In 1971, political activist Abbie Hoffman published a counter-culture rail against government and business. It’s title: Steal This Book. Rejected by thirty publishers, Steal This Book sold more than a quarter of a million copies in its first year alone. “It’s embarrassing you try to overthrow the government and you wind up on the Best Seller’s List” said the author. Hoffman died in 1989. Seven years later, his heirs put the book up on line, what one of them called “its logical home,” free for the downloading.

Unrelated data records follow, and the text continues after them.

What follows belongs to an exercise in optimizing a design on an open flow for small area; a production flow would make more cautious choices.
Where RTL was checked, it was by simulation tests only, not by an equivalence proof against the original.
Only the layout flow was run in run 3; the RTL was not checked for function there.
No activity file was given, so power comes from the tool's default toggle rates.

===== design.v =====
module hdr_lane #(parameter [1:0] IR = 2'd0) (
    input  wire       clk,
    input  wire       rst,
    input  wire       tick,
    input  wire       btn,
    output reg  [8:0] yc,
    output wire [2:0] code
    );
    reg       mtb, dir;
    reg [1:0] cs, rs;
    wire restart = rst | mtb | btn;
    wire ge   = yc[8] & yc[7] & yc[6] & (yc[4] | (yc[3] & yc[2]));    
    wire run  = ~restart & ~ge;
    wire mv   = run & tick;
    wire [2:0] sp = {1'b0, cs} + 3'd3;
    wire [5:0] dl = ~mv ? 6'd0 : dir ? {3'b000, sp} : 6'b111111;
    wire [6:0] lo = {1'b0, yc[5:0]} + {1'b0, dl};
    wire [2:0] hi = yc[8:6] + {2'b0, lo[6] & dir};
    always @(posedge clk) begin
        yc  <= restart ? 9'd50 : {hi, lo[5:0]};
        mtb <= ~restart & ge;
        if (restart) cs <= rs;
        rs  <= rst ? IR : run ? rs + 2'd1 : rs;
        dir <= ~rst & (dir | (run & (yc[5:0] == 6'd15)));
    end
    wire c1 = (yc >= 9'd321);
    wire c3 = (yc >= 9'd351) && (yc <= 9'd449);
    wire c5 = (yc >= 9'd391) && (yc <= 9'd409);
    assign code = {c5, c3 & ~c5, c1};
endmodule
module hdr_acc (
    input  wire       clk,
    input  wire       rst,
    input  wire [4:0] h,
    output reg  [3:0] d5, d4, d3, d2, d1,
    output reg  [2:0] d0h
    );
    reg m;
    wire [4:0] s2 = {1'b0, d2} + h;                          
    wire ge20 = s2[4] & (s2[3] | s2[2]);
    wire ge10 = s2[4] | (s2[3] & (s2[2] | s2[1]));
    wire [3:0] u2 = s2[3:0] + (ge20 ? 4'd12 : ge10 ? 4'd6 : 4'd0);    
    wire [1:0] c2 = {ge20, ge10 & ~ge20};
    wire [4:0] s3 = {1'b0, d3} + {3'b0, c2};                 
    wire c3 = s3[3] & (s3[2] | s3[1]);
    wire [3:0] u3 = c3 ? {3'b000, s3[0]} : s3[3:0];
    wire c4i = c3 & (d4 == 4'd9);
    wire [3:0] u4 = c4i ? 4'd0 : d4 + {3'b0, c3};
    wire c5i = c4i & (d5 == 4'd9);
    wire [3:0] u5 = c5i ? 4'd0 : d5 + {3'b0, c4i};
    wire um = m | c5i;
    wire b = ~(d1[3] | (d1[2] & d1[1] & d1[0] & d0h[1] & d0h[0]));    
    wire u45 = u4[2] & u4[0];
    wire nb  = ~b;
    wire u2ge = u2[3] | (u2[2] & (u2[1] | (u2[0] & nb)));
    wire wrap = um & (u45 | (u4[2] & u3[3] & (u3[0] | u2ge)));
    wire [1:0] k = u45 ? 2'd2 : {1'b0, u3[0]};
    wire [4:0] w = {k, 3'b000} + {1'b0, k, 1'b0} + {1'b0, u2} - 5'd5 - {4'b0, b};   
    wire [3:0] w2 = (w >= 5'd20) ? w - 5'd20 : (w >= 5'd10) ? w - 5'd10 : w;
    wire [1:0] w3 = (w >= 5'd20) ? 2'd2 : (w >= 5'd10) ? 2'd1 : 2'd0;
    wire [2:0] l0s = d0h + 3'd2;                 
    wire l0c = (l0s >= 3'd5);
    wire [2:0] l0 = l0c ? l0s - 3'd5 : l0s;
    wire [3:0] l1s = d1 + 4'd2 + {3'b0, l0c};
    wire [3:0] l1 = (l1s >= 4'd10) ? l1s - 4'd10 : l1s;
    always @(posedge clk) begin
        if (rst) begin
            m <= 1'b0; d5 <= 4'd0; d4 <= 4'd0; d3 <= 4'd0; d2 <= 4'd0; d1 <= 4'd0; d0h <= 3'd0;
        end else if (wrap) begin
            m <= 1'b0; d5 <= 4'd0; d4 <= 4'd0; d3 <= {2'b0, w3}; d2 <= w2;
            d1 <= l1; d0h <= l0;
        end else begin
            m <= um; d5 <= u5; d4 <= u4; d3 <= u3; d2 <= u2;
        end
    end
endmodule
Context: an optimization exercise on an open-source flow, tuned for small area and a short achievable clock period. The choices shown serve that exercise and are no tape-out recipe.
Only simulation tests tie the RTL to the original design; equivalence was not proved.

==> job 5224: inputs <==
## multiply
module multiply(
    input wire clk,
    input wire resetn,
    input wire[31:0] A,
    input wire[31:0] B,
    input wire sign,
    output wire[63:0] result
);
==> flow/config.mk <==
export PLATFORM = sky130hd
export DESIGN_NAME = multiply
export DESIGN_NICKNAME = multiply
export VERILOG_FILES = /design/flow/design.v
export SDC_FILE = /design/flow/constraint.sdc
export NUM_CORES = 4
export LEC_CHECK = 0
export CAP_MARGIN = 20
export CORE_MARGIN = 2
export CORE_UTILIZATION = 45
export PLACE_DENSITY = 0.6
export SETUP_SLACK_MARGIN = 1.75
export SLEW_MARGIN = 20
export SYNTH_HIERARCHICAL = 1
==> flow/constraint.sdc <==
create_clock -name core_clock -period 6.5 [get_ports {clk}]
set_input_delay 1.3000 -clock core_clock [delete_from_list [all_inputs] [get_ports {clk}]]
set_output_delay 1.3000 -clock core_clock [all_outputs]
set_load 0.01 [all_outputs]
standard.sh (not shown) runs the stock make flow with config.mk's settings and CLKGATE_MAP_FILE= SYNTH_SCRIPT=/design/flow/synth_recipe.tcl, a recipe that flattens the netlist after the stock synthesis.
==> flow/flow/run.sh <==
#!/bin/bash
# Own layout flow: the standard synthesis, then every combinational cell set to
# its smallest drive strength (registers untouched), then the standard layout,
# whose repair steps size cells up again where timing needs it.
set -euo pipefail
here=$(pwd)
res=$here/orfs/results/$FLOW_PLATFORM/multiply/base
bash standard.sh synth > $here/log_synth.txt 2>&1
cp $res/1_2_yosys.v $here/1_2_yosys.orig.v
python3 $here/flow/downsize.py $FLOW_HOME/platforms/$FLOW_PLATFORM/lib/sky130_fd_sc_hd__tt_025C_1v80.lib \
    $here/1_2_yosys.orig.v $res/1_2_yosys.v > $here/log_downsize.txt 2>&1
# make the netlist newer than its sources so only the later steps rerun
touch $res/1_2_yosys.v $res/1_2_yosys.sdc
bash standard.sh "BUFFER_PORTS_ARGS=-buffer_cell sky130_fd_sc_hd__buf_1" finish > $here/log_layout.txt 2>&1
==> flow/flow/downsize.py <==
#!/usr/bin/env python3
"""Set each combinational cell of a mapped netlist to the smallest drive strength
of its kind that the library has (registers and special cells untouched)."""
import re, sys
lib, src, dst = sys.argv[1:4]
cells = set(re.findall(r'cell\s*\(\s*"?(sky130_fd_sc_hd__\w+)"?\s*\)', open(lib).read()))
keep = re.compile(r'sky130_fd_sc_hd__(df|edf|sdf|sedf|dl|conb|clk|tap|fill|decap|diode|probe|lpflow)')
text = open(src).read()
count = {}
def repl(m):
    name = m.group(0)
    if keep.match(name):
        return name
    mm = re.match(r'(sky130_fd_sc_hd__\w+?)_(\d+)$', name)
    if not mm:
        return name
    base, size = mm.group(1), int(mm.group(2))
    for s in (1,):
        cand = f"{base}_{s}"
        if s < size and cand in cells:
            count[name] = count.get(name, 0) + 1
            return cand
    return name
out = re.sub(r'sky130_fd_sc_hd__\w+', repl, text)
open(dst, 'w').write(out)
for k, v in sorted(count.items(), key=lambda x: -x[1]):
    print(k, v)
==> job 5804: changes against job 5224 <==
- CTS_BUF_LIST: unset -> sky130_fd_sc_hd__clkbuf_8
- SETUP_SLACK_MARGIN: 1.75 -> 2.0
==> run notes <==
- Sequential cell count is the same in job 5804 and job 5224.
- In area after synthesis, job 5804 and job 5224 do not differ.
- Of job 5224 and job 5804, job 5804 has the higher via count (gap 3.1%, measured against job 5804).
- Job 5224 passed the timing, DRC and antenna checks. Job 5804 produced a clean layout.
- Between job 5804 and job 5224, the lower sequential share of layout area is in job 5804 (gap 0.18 points).
This design comes from an exercise in tuning for small area on the open sky130 flow, not from production work. Only simulation tests tie the RTL to the original design; equivalence was not proved. Power figures rest on the tool's default switching activity, not on a simulated workload.

// ahb_pwm
module ahb_pwm(
    input              I_ahb_clk,
    input              I_rst,
    input   [1:0]      I_ahb_htrans,
    input              I_ahb_hwrite,
    input   [31:0]     I_ahb_haddr,
    input   [2:0]      I_ahb_hsize,
    input   [2:0]      I_ahb_hburst,
    input   [3:0]      I_ahb_hprot,
    input              I_ahb_hmastlock,
    input   [31:0]     I_ahb_hwdata,
    output  reg [31:0] O_ahb_hrdata,
    output  wire[1:0]  O_ahb_hresp,
    output  wire       O_ahb_hready,
    output  [7:0]      pwmo
);
Settings: LEC_CHECK=0, CAP_MARGIN=20, CORE_MARGIN=2, CORE_UTILIZATION=70, CTS_BUF_LIST=sky130_fd_sc_hd__clkbuf_8, CTS_CLUSTER_DIAMETER=60, CTS_CLUSTER_SIZE=16, GPL_TIMING_DRIVEN=0, PLACE_DENSITY=0.8, SLEW_MARGIN=20, SYNTH_HIERARCHICAL=1; clock period 5.0 ns.
standard.sh (not shown) runs the stock make flow with config.mk's settings and CLKGATE_MAP_FILE= SYNTH_SCRIPT=/design/flow/synth_recipe.tcl, a recipe that flattens the netlist after the stock synthesis.
==> flow/flow/run.sh <==
#!/bin/bash
# Layout flow: the standard ORFS flow (standard.sh, unchanged synthesis),
# with two changes to how the layout is made:
#  - ports are buffered with sky130_fd_sc_hd__buf_1 instead of the default
#    port buffer cell;
#  - clock tree synthesis uses clkbuf_8 leaf clusters and no dummy loads.
# All tool output goes to flow.log in this folder; ORFS keeps each step's
# log under orfs/logs/.
set -euo pipefail
bash standard.sh \
  "BUFFER_PORTS_ARGS=-buffer_cell sky130_fd_sc_hd__buf_1" \
  "CTS_ARGS=-sink_clustering_enable -repair_clock_nets -dont_use_dummy_load -buf_list {sky130_fd_sc_hd__clkbuf_4 sky130_fd_sc_hd__clkbuf_8} -sink_clustering_size 12 -sink_clustering_max_diameter 45" \
  finish > flow.log 2>&1
Then changed:
--- a/flow/flow/run.sh
+++ b/flow/flow/run.sh
@@ -12 +12 @@
-  "CTS_ARGS=-sink_clustering_enable -repair_clock_nets -dont_use_dummy_load -buf_list {sky130_fd_sc_hd__clkbuf_4 sky130_fd_sc_hd__clkbuf_8} -sink_clustering_size 12 -sink_clustering_max_diameter 45" \
+  "CTS_ARGS=-sink_clustering_enable -repair_clock_nets -dont_use_dummy_load -buf_list sky130_fd_sc_hd__clkbuf_8 -sink_clustering_size 16 -sink_clustering_max_diameter 60" \
CORE_UTILIZATION = 65   (was 70)
CTS_BUF_LIST = not set   (was sky130_fd_sc_hd__clkbuf_8)
CTS_CLUSTER_DIAMETER = not set   (was 60)
CTS_CLUSTER_SIZE = not set   (was 16)
PLACE_DENSITY = 0.75   (was 0.8)
What happened:
- The changed run passed the timing, DRC and antenna checks
- utilization falls by 6.4 points
- synthesized area is unchanged
- final area falls slightly
- total power falls by a few percent
- count of clock-buffer cells in the layout falls by 12
- die area rises by a little under a tenth
- fmax rises slightly
Then changed:
CORE_UTILIZATION = 75   (was 65)
PLACE_DENSITY = 0.85   (was 0.75)
Effect:
- die area came out lower by roughly a tenth
- final cell count went down by a few percent
- cell area fell slightly
- global-route usage came out higher by 9.5 points
- sequential share of layout area is higher by 0.25 points
- wire length climbs by a little under a tenth
- area after synthesis is unchanged
- clock skew is lower by 0.0048 ns

---

ahb_pwm, a different RTL version from the one above (not shown whole).
For scale: roughly 120 I/O pins, about 24000 um^2 of cells after synthesis.
==> flow/config.mk <==
export PLATFORM = sky130hd
export DESIGN_NAME = ahb_pwm
export DESIGN_NICKNAME = ahb_pwm
export VERILOG_FILES = /design/flow/design.v
export SDC_FILE = /design/flow/constraint.sdc
export NUM_CORES = 4
export LEC_CHECK = 0
export CAP_MARGIN = 20
export CORE_MARGIN = 2
export CORE_UTILIZATION = 70
export CTS_BUF_LIST = sky130_fd_sc_hd__clkbuf_8
export CTS_CLUSTER_DIAMETER = 60
export CTS_CLUSTER_SIZE = 16
export GPL_TIMING_DRIVEN = 0
export PLACE_DENSITY = 0.8
export SLEW_MARGIN = 20
export SYNTH_HIERARCHICAL = 1
==> flow/constraint.sdc <==
create_clock -name core_clock -period 5.0 [get_ports {I_ahb_clk}]
set_input_delay 1.0000 -clock core_clock [delete_from_list [all_inputs] [get_ports {I_ahb_clk}]]
set_output_delay 1.0000 -clock core_clock [all_outputs]
set_load 0.01 [all_outputs]
==> flow/flow/run.sh <==
#!/bin/bash
# Layout flow: the standard ORFS flow (standard.sh, unchanged synthesis),
# with two changes to how the layout is made:
#  - ports are buffered with sky130_fd_sc_hd__buf_1 instead of the default
#    port buffer cell;
#  - clock tree synthesis uses clkbuf_4 leaf clusters and no dummy loads.
# All tool output goes to flow.log in this folder; ORFS keeps each step's
# log under orfs/logs/.
set -euo pipefail
bash standard.sh \
  "BUFFER_PORTS_ARGS=-buffer_cell sky130_fd_sc_hd__buf_1" \
  "CTS_ARGS=-sink_clustering_enable -repair_clock_nets -dont_use_dummy_load -buf_list sky130_fd_sc_hd__clkbuf_4 -sink_clustering_size 10 -sink_clustering_max_diameter 40" \
  finish > flow.log 2>&1
Edit:
==> flow/run.sh (new file) <==
#!/bin/bash
# synth_recipe.tcl (not shown) runs the flow's synth.tcl, then flattens the netlist and writes it again
# the make line also repeats each setting of config.mk as NAME=value (left out here)
make -C /OpenROAD-flow-scripts/flow DESIGN_CONFIG=/design/flow/config.mk WORK_HOME=/design/flow/orfs CLKGATE_MAP_FILE= SYNTH_SCRIPT=/design/flow/synth_recipe.tcl finish
--- a/flow/config.mk
+++ b/flow/config.mk
@@ -10,6 +10,5 @@
-export CORE_UTILIZATION = 70
-export CTS_BUF_LIST = sky130_fd_sc_hd__clkbuf_8
-export CTS_CLUSTER_DIAMETER = 60
-export CTS_CLUSTER_SIZE = 16
-export GPL_TIMING_DRIVEN = 0
-export PLACE_DENSITY = 0.8
+export CORE_UTILIZATION = 60
+export CTS_BUF_LIST = sky130_fd_sc_hd__clkbuf_16
+export CTS_CLUSTER_DIAMETER = 80
+export CTS_CLUSTER_SIZE = 24
+export PLACE_DENSITY = 0.7
removed: flow/flow/run.sh
removed: flow/standard.sh
The changed run completed with no timing, DRC or antenna violations; power rose by 8.9%; synthesized cell count stays the same; wire length grows by about 3%.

Much of this week’s reading puts me in mind of this story. Hoffman made money selling a book he encouraged people to steal. Microsoft’s Bill Gates is making money re-purposing photos that are squarely in the public domain. Irony abounds. For Gates to develop an online digital image repository, Corbis, with copyright claims on thousands of public domain images, seems the height of arrogance. That the Atlantic Monthly website once copyrighted a copy of Lincoln’s Gettysburg Address seems comical. Is any document in U.S. history more a part of the public’s domain than the Gettysburg Address, earned with the sweat, blood and tears that flowed during the Civil War, codified by the political struggles over the Emancipation Proclamation and Thirteenth Amendment that followed?
Given the history of U.S. copyright, this confusion about what is public and what is protected, what is free and what comes with a price tag, may be inevitable. In “Owning the Past,” Daniel Cohen and Roy Rosenzweig suggest that “there is no fixed body of rules but a shifting terrain of interpretations.” Especially in cyberspace, where digital media are so easily manipulated and accessible, the very idea of preserving exclusive rights in what they call the “creative commons” seems elusive.
Cohen and Rosenzweig make no secret of their perspective. Advocating “copyright radicalism,” they argue for a balance between intellectual property rights and free access online, “as long as it favors enlargement of the public domain.” This strikes me as elliptical – as if they were saying, “We support balance as long as the seesaw tilts in our direction.”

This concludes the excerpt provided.